■ SOURCE RECORDS:
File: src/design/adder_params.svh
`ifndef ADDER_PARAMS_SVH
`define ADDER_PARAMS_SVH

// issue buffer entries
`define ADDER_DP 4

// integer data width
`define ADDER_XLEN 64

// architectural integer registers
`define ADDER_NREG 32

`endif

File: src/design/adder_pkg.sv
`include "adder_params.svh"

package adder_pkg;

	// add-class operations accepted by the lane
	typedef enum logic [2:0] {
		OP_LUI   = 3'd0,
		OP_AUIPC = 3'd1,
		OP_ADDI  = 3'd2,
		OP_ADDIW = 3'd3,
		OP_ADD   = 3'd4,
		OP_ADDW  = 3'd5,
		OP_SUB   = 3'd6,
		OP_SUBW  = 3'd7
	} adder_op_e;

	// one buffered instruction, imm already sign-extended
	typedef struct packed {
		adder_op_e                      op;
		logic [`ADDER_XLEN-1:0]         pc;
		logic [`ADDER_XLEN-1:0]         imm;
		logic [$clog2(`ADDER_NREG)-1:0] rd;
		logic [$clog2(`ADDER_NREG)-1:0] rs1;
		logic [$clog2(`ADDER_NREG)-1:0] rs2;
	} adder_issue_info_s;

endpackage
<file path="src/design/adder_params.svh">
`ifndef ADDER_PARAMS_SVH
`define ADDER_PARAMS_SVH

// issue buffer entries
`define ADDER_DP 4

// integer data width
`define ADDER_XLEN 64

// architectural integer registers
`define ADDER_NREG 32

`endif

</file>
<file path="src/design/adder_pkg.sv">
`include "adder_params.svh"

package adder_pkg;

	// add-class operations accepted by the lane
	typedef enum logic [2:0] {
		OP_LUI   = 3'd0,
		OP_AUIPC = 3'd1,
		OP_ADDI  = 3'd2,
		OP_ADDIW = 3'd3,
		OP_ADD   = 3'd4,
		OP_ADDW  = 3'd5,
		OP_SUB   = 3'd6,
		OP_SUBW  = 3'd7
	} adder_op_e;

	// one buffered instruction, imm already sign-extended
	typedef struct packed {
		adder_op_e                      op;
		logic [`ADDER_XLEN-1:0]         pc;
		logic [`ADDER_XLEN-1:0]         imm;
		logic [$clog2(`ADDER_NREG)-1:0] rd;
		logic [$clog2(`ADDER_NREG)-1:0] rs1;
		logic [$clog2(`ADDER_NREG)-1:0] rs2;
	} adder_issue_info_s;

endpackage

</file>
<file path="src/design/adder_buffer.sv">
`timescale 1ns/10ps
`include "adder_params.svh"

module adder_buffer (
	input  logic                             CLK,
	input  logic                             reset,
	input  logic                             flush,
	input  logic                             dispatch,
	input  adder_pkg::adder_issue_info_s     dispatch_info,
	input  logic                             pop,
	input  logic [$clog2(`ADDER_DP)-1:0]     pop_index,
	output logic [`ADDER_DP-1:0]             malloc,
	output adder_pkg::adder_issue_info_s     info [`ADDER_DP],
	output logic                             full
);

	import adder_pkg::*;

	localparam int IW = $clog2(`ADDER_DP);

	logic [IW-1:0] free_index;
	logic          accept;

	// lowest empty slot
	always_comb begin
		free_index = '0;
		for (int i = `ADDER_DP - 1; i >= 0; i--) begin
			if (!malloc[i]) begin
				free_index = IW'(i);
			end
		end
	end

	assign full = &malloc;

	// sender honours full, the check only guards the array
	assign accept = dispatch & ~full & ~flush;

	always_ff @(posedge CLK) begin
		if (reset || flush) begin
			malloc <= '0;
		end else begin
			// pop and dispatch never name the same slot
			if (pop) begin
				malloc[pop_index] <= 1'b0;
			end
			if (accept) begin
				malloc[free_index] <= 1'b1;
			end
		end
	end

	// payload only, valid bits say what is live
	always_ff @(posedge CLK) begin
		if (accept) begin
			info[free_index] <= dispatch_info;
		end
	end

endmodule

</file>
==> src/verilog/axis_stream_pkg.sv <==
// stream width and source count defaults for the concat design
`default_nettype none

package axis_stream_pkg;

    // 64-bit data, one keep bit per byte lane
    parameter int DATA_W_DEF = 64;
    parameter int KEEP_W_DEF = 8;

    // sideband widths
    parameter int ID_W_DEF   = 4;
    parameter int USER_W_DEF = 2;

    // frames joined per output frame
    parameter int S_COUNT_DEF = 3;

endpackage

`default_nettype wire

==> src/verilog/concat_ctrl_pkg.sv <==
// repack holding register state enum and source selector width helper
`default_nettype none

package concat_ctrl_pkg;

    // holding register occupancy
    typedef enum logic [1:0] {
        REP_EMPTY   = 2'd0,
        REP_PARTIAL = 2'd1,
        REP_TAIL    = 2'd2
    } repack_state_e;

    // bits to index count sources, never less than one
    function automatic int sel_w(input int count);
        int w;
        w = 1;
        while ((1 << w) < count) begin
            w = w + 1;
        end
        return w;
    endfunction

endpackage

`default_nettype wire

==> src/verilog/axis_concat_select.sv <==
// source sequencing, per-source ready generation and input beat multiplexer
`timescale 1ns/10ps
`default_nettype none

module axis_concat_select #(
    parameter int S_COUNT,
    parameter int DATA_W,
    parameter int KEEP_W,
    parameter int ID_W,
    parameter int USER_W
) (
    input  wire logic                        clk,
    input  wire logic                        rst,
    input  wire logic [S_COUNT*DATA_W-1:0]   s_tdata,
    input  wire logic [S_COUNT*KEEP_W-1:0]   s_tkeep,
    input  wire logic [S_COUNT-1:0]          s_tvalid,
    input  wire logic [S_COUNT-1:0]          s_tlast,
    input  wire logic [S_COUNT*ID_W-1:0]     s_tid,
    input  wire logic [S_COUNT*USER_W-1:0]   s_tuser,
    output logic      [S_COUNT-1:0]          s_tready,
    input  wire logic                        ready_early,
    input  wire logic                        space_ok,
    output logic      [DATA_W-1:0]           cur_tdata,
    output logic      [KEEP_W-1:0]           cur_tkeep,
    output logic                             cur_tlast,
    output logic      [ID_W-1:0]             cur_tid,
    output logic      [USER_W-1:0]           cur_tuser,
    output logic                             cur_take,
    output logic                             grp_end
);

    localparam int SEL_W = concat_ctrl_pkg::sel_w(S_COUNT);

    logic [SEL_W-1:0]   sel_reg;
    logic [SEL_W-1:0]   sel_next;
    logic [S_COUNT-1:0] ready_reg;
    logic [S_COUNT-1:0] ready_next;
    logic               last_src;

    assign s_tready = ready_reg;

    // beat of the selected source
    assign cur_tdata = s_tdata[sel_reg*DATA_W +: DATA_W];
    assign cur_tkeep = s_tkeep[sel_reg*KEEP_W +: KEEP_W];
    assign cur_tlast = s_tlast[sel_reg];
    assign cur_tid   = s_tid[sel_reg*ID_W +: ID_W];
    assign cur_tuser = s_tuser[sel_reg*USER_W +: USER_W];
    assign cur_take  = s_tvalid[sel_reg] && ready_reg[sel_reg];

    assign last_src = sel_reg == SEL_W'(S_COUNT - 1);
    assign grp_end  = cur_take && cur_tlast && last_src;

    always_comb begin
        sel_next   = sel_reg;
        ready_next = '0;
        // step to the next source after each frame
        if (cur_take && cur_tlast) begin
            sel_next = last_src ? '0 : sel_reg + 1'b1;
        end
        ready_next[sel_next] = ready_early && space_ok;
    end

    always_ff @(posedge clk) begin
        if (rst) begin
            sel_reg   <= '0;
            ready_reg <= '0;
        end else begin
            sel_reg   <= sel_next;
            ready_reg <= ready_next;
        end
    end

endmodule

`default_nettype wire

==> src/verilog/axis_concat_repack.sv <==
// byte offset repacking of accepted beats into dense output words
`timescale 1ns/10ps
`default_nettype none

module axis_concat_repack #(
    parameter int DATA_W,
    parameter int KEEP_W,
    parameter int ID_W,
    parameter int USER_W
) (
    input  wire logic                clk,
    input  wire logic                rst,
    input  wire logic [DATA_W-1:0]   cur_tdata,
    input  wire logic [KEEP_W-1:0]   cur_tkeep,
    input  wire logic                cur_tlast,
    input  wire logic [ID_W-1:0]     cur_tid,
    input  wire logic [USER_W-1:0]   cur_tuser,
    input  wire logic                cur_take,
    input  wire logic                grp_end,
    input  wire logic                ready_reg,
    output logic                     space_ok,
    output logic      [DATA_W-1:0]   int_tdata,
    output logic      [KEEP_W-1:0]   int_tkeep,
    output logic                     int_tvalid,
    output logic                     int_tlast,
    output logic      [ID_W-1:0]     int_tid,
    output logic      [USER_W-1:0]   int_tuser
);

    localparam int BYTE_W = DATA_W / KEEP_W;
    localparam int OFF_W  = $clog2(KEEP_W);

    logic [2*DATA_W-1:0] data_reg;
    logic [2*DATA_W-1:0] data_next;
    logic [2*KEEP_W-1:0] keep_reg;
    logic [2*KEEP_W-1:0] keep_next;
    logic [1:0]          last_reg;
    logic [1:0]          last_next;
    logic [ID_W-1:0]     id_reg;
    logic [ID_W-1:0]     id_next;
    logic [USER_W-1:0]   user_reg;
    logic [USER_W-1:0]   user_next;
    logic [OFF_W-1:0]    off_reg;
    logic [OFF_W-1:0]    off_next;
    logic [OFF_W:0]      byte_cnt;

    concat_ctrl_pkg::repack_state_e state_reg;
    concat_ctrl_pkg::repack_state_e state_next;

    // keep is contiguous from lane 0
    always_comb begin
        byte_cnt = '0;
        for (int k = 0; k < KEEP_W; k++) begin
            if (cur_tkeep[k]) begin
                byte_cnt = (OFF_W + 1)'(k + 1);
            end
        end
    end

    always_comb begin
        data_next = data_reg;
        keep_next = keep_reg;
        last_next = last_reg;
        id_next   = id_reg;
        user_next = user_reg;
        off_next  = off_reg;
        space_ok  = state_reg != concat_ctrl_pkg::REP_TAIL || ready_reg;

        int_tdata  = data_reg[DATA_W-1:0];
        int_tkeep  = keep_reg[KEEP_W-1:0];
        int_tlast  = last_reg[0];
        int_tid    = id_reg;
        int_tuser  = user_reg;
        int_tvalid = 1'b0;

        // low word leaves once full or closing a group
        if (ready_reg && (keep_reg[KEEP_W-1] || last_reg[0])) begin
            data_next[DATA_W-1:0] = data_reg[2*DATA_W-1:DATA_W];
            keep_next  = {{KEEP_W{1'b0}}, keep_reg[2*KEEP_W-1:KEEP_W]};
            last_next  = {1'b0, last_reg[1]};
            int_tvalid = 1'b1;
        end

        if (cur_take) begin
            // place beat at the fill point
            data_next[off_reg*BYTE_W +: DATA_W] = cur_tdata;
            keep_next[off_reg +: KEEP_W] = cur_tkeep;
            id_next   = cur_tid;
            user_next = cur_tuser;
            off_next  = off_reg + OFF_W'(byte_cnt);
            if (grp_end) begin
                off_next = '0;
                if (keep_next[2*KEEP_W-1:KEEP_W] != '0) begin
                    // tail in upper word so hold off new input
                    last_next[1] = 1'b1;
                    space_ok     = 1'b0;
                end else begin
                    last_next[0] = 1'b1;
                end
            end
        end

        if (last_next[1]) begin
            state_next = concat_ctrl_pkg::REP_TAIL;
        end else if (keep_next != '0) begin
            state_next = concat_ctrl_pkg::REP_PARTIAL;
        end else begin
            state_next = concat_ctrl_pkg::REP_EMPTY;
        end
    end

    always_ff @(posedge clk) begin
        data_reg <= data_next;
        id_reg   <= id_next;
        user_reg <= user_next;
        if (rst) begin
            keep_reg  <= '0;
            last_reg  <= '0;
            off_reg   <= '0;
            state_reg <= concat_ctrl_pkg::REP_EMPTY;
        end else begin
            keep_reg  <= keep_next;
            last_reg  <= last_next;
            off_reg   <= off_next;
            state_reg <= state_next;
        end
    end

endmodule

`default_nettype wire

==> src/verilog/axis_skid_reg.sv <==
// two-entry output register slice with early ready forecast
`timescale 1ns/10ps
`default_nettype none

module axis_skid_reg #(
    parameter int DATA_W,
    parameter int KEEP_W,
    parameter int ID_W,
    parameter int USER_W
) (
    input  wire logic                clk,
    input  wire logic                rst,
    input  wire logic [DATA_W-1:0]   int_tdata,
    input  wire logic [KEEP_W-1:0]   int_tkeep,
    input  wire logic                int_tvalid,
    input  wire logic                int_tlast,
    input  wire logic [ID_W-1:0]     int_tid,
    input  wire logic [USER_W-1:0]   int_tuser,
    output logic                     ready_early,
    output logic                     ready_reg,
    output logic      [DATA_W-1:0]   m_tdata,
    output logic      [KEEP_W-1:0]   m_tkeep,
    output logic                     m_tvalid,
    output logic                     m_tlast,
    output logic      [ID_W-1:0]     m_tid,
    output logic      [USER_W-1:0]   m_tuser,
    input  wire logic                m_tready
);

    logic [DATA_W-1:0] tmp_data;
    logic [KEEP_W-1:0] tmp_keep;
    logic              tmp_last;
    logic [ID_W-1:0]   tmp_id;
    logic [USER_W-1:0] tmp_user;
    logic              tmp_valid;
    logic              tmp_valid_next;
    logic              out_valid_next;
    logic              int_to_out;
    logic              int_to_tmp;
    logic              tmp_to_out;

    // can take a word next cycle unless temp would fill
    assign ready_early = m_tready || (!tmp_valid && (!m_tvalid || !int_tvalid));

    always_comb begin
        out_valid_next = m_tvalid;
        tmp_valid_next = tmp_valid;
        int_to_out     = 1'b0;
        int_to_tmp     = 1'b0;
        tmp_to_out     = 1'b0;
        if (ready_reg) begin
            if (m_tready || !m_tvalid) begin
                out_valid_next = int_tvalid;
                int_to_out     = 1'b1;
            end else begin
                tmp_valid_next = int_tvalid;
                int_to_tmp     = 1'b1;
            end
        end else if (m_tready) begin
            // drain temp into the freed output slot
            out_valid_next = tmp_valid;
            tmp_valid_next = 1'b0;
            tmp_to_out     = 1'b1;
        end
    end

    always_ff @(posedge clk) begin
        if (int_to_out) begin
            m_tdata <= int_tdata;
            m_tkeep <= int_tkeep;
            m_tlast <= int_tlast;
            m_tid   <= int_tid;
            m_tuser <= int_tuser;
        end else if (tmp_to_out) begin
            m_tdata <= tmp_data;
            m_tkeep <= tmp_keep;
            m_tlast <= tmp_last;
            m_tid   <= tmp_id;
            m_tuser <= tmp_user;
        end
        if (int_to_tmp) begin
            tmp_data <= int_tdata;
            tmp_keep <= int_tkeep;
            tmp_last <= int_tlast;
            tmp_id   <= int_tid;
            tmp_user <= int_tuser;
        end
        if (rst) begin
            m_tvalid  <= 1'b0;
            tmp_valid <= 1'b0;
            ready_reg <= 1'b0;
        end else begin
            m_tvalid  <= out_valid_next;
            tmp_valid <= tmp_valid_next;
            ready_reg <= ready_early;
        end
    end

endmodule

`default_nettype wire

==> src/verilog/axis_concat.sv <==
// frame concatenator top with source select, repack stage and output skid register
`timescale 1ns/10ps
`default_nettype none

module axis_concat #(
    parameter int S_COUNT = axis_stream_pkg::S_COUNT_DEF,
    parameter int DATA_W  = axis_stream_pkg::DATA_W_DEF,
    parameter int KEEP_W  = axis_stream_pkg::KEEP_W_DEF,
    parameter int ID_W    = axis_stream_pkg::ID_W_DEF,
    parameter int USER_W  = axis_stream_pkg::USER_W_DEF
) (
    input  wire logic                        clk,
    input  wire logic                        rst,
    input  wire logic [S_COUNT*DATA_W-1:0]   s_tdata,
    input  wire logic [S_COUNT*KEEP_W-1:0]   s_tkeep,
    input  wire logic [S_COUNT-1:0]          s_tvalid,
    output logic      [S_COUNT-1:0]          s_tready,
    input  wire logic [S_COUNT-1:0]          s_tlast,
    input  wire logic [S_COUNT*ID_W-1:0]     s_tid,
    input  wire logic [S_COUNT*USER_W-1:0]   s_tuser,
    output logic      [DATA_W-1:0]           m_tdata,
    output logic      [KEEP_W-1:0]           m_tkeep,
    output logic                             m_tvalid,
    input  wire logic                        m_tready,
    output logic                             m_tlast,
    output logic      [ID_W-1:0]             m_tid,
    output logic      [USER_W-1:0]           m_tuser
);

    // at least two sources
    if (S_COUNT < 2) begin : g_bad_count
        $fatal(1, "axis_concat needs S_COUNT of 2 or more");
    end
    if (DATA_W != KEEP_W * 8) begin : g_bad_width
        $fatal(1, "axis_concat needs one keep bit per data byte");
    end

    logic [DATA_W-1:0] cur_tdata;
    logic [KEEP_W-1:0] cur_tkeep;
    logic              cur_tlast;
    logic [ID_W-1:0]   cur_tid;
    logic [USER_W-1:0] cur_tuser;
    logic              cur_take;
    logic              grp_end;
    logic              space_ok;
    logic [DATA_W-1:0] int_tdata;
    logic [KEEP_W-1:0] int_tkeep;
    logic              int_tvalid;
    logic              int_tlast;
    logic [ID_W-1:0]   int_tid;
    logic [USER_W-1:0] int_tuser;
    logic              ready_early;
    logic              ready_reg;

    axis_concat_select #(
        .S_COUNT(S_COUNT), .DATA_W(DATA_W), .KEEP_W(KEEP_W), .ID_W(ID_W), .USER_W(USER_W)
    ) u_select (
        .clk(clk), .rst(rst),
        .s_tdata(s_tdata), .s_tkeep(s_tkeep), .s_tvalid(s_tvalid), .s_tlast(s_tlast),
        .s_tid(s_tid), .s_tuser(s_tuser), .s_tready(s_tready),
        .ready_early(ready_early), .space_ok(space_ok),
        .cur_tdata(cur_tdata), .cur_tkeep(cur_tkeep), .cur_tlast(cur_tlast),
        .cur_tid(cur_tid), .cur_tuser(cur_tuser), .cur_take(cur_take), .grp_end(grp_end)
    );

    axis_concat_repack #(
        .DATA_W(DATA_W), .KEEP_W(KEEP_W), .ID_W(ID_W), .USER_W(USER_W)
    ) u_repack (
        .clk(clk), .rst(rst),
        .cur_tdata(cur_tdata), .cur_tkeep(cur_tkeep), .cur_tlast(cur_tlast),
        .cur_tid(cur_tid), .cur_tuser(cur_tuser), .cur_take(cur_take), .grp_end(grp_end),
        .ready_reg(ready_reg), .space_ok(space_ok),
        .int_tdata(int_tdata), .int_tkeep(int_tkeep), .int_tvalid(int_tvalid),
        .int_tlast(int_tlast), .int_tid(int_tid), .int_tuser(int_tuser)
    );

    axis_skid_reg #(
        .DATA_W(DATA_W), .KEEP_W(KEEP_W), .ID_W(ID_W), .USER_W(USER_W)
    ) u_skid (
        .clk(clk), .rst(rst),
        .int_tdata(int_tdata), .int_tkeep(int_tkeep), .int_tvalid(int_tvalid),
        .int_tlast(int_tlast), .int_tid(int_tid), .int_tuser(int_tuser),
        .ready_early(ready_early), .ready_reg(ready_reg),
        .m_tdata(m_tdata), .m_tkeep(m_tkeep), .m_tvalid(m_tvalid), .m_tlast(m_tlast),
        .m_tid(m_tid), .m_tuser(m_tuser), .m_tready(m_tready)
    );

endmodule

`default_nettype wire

■ INSTRUCTIONS FOR THE TASK: Find the string "needs" in the data. Report each line it appears in.

■ PROBLEM SOLUTION:
        $fatal(1, "axis_concat needs S_COUNT of 2 or more");
        $fatal(1, "axis_concat needs one keep bit per data byte");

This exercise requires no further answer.